Now its time for the algorithm itself. All we have to do is follow our hypothesis and the extra move to P(N). The only detail left to figure out is how to represent the
two lists in an efficient manner.
The best Data structure that comes to mind is a binary heap. We can use two binary heaps to store the two lists.
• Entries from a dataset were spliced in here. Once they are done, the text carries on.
File: src/rtl/dht_pkg.sv
`timescale 1ns / 1ps
package dht_pkg;

    localparam int DEF_TABLE_SLOTS = 1021;

    localparam logic [1:0] CMD_INSERT = 2'd0;
    localparam logic [1:0] CMD_REMOVE = 2'd1;
    localparam logic [1:0] CMD_LOOKUP = 2'd2;
    localparam logic [1:0] CMD_UNUSED = 2'd3;

    localparam logic [2:0] ST_INSERTED = 3'd0;
    localparam logic [2:0] ST_UPDATED  = 3'd1;
    localparam logic [2:0] ST_REMOVED  = 3'd2;
    localparam logic [2:0] ST_FOUND    = 3'd3;
    localparam logic [2:0] ST_NOTFOUND = 3'd4;
    localparam logic [2:0] ST_FULL     = 3'd5;

    typedef struct packed {
        logic [1:0]  cmd;
        logic [31:0] key;
        logic [31:0] value;
    } t_in;

    typedef struct packed {
        logic [2:0]  status;
        logic [31:0] result_value;
        logic [9:0]  entry_count;
    } t_out;

    typedef struct packed {
        logic        active;
        logic [31:0] key;
        logic [31:0] value;
    } t_slot;

endpackage

File: src/rtl/dht_hash.sv
`timescale 1ns / 1ps
module dht_hash #(
    parameter int TABLE_SLOTS = dht_pkg::DEF_TABLE_SLOTS
) (
    input  logic                           i_clk,
    input  logic                           i_rst_n,
    input  logic                           i_start,
    input  logic [31:0]                    i_key,
    output logic                           o_done,
    output logic [$clog2(TABLE_SLOTS)-1:0] o_first,
    output logic [$clog2(TABLE_SLOTS)-1:0] o_step_m1
);

    localparam int          W_IDX   = $clog2(TABLE_SLOTS);
    localparam int          L_SH1   = $clog2(TABLE_SLOTS);
    localparam int          L_SH2   = $clog2(TABLE_SLOTS - 2);
    localparam logic [31:0] L_D1    = 32'(TABLE_SLOTS);
    localparam logic [31:0] L_D2    = 32'(TABLE_SLOTS - 2);
    localparam logic [63:0] L_M1    =
        ((64'd1 << (32 + L_SH1)) + 64'(L_D1) - 64'd1) / 64'(L_D1);
    localparam logic [63:0] L_M2    =
        ((64'd1 << (32 + L_SH2)) + 64'(L_D2) - 64'd1) / 64'(L_D2);
    localparam logic [31:0] L_M1_LO = L_M1[31:0];
    localparam logic [31:0] L_M2_LO = L_M2[31:0];

    logic [31:0]      r_key;
    logic [63:0]      r_p1;
    logic [63:0]      r_p2;
    logic [31:0]      r_q1;
    logic [31:0]      r_q2;
    logic [31:0]      r_qd1;
    logic [31:0]      r_qd2;
    logic [W_IDX-1:0] r_r1;
    logic [W_IDX-1:0] r_r2;
    logic [1:0]       r_cnt;
    logic             r_busy;
    logic             r_done;
    logic [64:0]      w_full1;
    logic [64:0]      w_full2;

    // quotient by reciprocal: key * (2^32 + m_lo), then shift
    assign w_full1 = {1'b0, r_key, 32'd0} + {1'b0, r_p1};
    assign w_full2 = {1'b0, r_key, 32'd0} + {1'b0, r_p2};

    always_ff @(posedge i_clk) begin
        if (!i_rst_n) begin
            r_busy <= 1'b0;
            r_done <= 1'b0;
            r_cnt  <= 2'd0;
        end else begin
            r_done <= 1'b0;
            if (i_start) begin
                r_busy <= 1'b1;
                r_cnt  <= 2'd0;
            end else if (r_busy) begin
                r_cnt <= r_cnt + 2'd1;
                if (r_cnt == 2'd3) begin
                    r_busy <= 1'b0;
                    r_done <= 1'b1;
                end
            end
        end
    end

    always_ff @(posedge i_clk) begin
        if (i_start) begin
            r_key <= i_key;
        end
        r_p1  <= 64'(r_key) * 64'(L_M1_LO);
        r_p2  <= 64'(r_key) * 64'(L_M2_LO);
        r_q1  <= 32'(w_full1 >> (32 + L_SH1));
        r_q2  <= 32'(w_full2 >> (32 + L_SH2));
        r_qd1 <= r_q1 * L_D1;
        r_qd2 <= r_q2 * L_D2;
        r_r1  <= W_IDX'(r_key - r_qd1);
        r_r2  <= W_IDX'(r_key - r_qd2);
    end

    assign o_done    = r_done;
    assign o_first   = r_r1;
    assign o_step_m1 = r_r2;

endmodule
One will be a max heap for the preceding list and
one a min heap for the following list.
This way, the root of the max heap will be the number immediately preceding the median and the root of the min heap will be the number immediately following the
median.
Lets see the code:
struct MinComp
{
bool operator()(const int & i1, const int &i2)
{
return (i1 > i2);
}
};
void PrintLongestMedian(vector<int>& Stream)
{
vector<int> MaxHeap;
vector<int> MinHeap;
int CurrMedian = INT_MIN;
for (auto N : Stream)
{
if (N > CurrMedian)
{
MinHeap.push_back(N);
push_heap(MinHeap.begin(), MinHeap.end(), MinComp());
}
else
{
MaxHeap.push_back(N);
push_heap(MaxHeap.begin(), MaxHeap.end());
}
if (MinHeap.size() > MaxHeap.size() && MinHeap.size() - MaxHeap.size() > 1)
{
int move = MinHeap[0];
pop_heap(MinHeap.begin(), MinHeap.end(), MinComp());
MinHeap.pop_back();
MaxHeap.push_back(move);
push_heap(MaxHeap.begin(), MaxHeap.end());
}
else if (MaxHeap.size() > MinHeap.size() && MaxHeap.size() - MinHeap.size() > 1)
{
int move = MaxHeap[0];
pop_heap(MaxHeap.begin(), MaxHeap.end());
MaxHeap.pop_back();
MinHeap.push_back(move);
push_heap(MinHeap.begin(), MinHeap.end(),MinComp());
}
if (MinHeap.empty() == false && MinHeap.size() == MaxHeap.size())
{
CurrMedian = (MinHeap[0] + MaxHeap[0]) / 2;
}
else if (MinHeap.size() > MaxHeap.size())
{
CurrMedian = MinHeap[0];
}
else
{
CurrMedian = MaxHeap[0];
}
cout << "N: " << N << " The Current median is: " << CurrMedian << endl;}
}
}
int main()
{
vector<int> Stream = { 10, 4, 12, 20, 15, 3, -9, 10, 2, -8, 13 };
PrintLongestMedian(Stream);
}
We have seen thus far three different problems that use induction as the means of finding the algorithm to solve them.
This technique not only produces an algorithm, but we also get the proof of correctness for free.
Some might claim that the three examples here are only toy problems, and this technique might not be suitable for more complicated, industry oriented problems.
As the last example, I'd like to tell you my own experience with this.
I recently had to present to my team a relatively complicated algorithm that I created for a feature I was working on.
I didn't have a lot of time to prepare the presentation, and so I decided to adopt the technique I presented here as a way to show my peers what the algorithm does.
From my point of view, it was a great success for the following reasons:
1. I was able to create a cohesive and concise presentation in a relatively short time.
2. Through this I was able to verify that my initial assumptions of my design were correct and I was handling all the cases properly.
3. I was able to articulate things in a way that removed any ambiguities: My peers all understood what I was talking about, and I could hear through their questions that things were clear to them.
For me this was a proof that you can use this technique in a broader sense than what I thought of initially.
By continuously practicing solving problems in this way, you force your brain to start thinking like this on every problem you encounter.
By no means am I saying that every problem is suitable for this technique, and it is left to your own judgment to decide when it can be applied and when not.
So to conclude, I would urge everyone to read this book. I would also urge anyone who's interested to practice this technique by solving toy problems and seeing
how it varies from problem to problem.
If anyone reads a book that they feel is mind changing, in the same way that I felt about this book, please leave me a comment here and I'll surely read it.